• Exercise goal: All that is needed is the number of lines in the records that contain the word "foreach", stated without anything else.

*** Recorded information Section Begins ***

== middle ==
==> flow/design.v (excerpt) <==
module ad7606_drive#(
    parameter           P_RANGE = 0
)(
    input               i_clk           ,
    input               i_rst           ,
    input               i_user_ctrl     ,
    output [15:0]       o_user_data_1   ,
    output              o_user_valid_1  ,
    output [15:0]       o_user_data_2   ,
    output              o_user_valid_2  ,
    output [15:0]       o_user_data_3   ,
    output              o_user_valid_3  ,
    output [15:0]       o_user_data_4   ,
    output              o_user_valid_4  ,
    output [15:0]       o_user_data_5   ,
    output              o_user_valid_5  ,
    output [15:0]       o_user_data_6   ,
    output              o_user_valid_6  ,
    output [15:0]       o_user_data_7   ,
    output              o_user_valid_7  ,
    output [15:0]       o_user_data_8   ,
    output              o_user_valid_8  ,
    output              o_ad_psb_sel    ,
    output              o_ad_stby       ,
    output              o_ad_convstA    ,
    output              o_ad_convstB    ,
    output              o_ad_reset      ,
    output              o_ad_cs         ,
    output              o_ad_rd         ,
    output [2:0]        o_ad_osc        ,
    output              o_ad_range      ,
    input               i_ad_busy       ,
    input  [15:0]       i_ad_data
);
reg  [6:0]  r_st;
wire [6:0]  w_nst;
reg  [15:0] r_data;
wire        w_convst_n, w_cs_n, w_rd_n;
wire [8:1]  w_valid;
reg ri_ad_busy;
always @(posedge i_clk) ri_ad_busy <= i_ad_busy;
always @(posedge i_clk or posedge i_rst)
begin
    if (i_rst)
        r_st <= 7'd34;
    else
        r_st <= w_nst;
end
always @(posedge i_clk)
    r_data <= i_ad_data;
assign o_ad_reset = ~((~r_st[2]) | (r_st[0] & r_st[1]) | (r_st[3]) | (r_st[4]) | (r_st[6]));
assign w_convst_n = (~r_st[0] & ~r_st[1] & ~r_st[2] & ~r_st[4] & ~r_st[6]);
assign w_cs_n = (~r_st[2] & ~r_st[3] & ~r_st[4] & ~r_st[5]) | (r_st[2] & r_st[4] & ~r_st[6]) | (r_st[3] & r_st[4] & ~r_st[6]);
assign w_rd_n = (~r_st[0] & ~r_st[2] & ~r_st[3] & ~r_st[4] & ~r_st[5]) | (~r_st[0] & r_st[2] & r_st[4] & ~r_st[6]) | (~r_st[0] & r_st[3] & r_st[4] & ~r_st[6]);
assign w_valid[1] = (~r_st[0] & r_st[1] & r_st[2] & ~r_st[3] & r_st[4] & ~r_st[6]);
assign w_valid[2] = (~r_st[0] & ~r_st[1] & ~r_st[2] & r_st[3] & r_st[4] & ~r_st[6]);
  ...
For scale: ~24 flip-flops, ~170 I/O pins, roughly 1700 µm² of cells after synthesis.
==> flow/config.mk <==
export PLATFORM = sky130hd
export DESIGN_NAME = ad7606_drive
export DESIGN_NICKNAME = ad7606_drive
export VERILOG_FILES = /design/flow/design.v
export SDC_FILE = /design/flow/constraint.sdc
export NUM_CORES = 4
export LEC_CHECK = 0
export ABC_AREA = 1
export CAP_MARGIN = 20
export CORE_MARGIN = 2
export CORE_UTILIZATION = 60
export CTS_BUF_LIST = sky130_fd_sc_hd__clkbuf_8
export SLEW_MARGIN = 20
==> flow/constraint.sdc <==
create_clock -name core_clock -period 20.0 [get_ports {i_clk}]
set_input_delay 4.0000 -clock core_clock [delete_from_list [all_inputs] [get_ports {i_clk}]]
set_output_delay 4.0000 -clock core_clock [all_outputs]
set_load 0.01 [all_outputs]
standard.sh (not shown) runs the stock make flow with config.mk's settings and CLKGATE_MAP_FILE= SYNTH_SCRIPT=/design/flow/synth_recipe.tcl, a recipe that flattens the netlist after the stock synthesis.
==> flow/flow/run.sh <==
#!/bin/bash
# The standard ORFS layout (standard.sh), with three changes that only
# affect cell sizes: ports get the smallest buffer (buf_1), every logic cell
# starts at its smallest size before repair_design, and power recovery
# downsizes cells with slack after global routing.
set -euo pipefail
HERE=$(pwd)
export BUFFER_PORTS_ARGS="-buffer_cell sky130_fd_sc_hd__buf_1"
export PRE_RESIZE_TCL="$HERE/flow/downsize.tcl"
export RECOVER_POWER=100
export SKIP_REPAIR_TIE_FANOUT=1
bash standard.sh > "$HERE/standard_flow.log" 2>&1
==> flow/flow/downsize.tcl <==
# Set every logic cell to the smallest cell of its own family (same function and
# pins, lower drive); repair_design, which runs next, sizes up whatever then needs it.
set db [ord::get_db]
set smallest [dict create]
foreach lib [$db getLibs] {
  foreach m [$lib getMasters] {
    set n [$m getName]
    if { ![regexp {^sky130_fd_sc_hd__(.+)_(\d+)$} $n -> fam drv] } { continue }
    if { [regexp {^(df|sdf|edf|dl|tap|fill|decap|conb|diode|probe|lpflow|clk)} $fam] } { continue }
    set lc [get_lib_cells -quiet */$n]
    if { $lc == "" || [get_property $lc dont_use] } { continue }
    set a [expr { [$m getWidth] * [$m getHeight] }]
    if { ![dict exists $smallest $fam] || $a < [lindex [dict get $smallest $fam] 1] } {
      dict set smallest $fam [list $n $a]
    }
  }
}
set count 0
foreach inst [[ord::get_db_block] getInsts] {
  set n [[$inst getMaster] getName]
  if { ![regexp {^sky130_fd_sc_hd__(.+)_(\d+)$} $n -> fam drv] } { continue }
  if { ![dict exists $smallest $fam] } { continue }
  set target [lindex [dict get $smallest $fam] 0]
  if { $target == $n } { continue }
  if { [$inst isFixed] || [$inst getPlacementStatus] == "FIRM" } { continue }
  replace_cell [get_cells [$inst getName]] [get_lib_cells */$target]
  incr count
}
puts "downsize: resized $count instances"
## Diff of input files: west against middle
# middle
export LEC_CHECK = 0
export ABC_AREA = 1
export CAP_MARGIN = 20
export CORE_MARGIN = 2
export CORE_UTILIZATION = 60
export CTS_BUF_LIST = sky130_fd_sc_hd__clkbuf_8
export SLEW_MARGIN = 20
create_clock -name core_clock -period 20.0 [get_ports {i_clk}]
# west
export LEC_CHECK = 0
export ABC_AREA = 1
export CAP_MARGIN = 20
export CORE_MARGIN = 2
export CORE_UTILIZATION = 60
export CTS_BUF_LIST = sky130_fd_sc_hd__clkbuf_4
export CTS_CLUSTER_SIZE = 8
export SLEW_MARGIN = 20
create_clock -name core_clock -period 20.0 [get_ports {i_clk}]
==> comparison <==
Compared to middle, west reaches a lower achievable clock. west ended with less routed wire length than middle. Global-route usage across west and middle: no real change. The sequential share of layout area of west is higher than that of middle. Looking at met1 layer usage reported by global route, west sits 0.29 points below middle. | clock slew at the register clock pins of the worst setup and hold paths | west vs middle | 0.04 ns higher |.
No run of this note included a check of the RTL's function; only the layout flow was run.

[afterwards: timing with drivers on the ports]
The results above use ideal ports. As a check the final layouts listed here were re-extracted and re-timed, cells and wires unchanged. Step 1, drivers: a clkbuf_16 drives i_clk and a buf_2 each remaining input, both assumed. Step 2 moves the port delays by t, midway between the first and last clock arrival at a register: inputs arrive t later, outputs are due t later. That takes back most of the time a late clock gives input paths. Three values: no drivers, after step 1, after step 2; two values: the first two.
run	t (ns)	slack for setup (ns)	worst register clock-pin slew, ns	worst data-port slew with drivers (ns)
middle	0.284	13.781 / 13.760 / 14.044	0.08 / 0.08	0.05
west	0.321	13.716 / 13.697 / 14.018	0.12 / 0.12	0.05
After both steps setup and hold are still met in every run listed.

*** Recorded information Section Ends ***

• Answer box: 3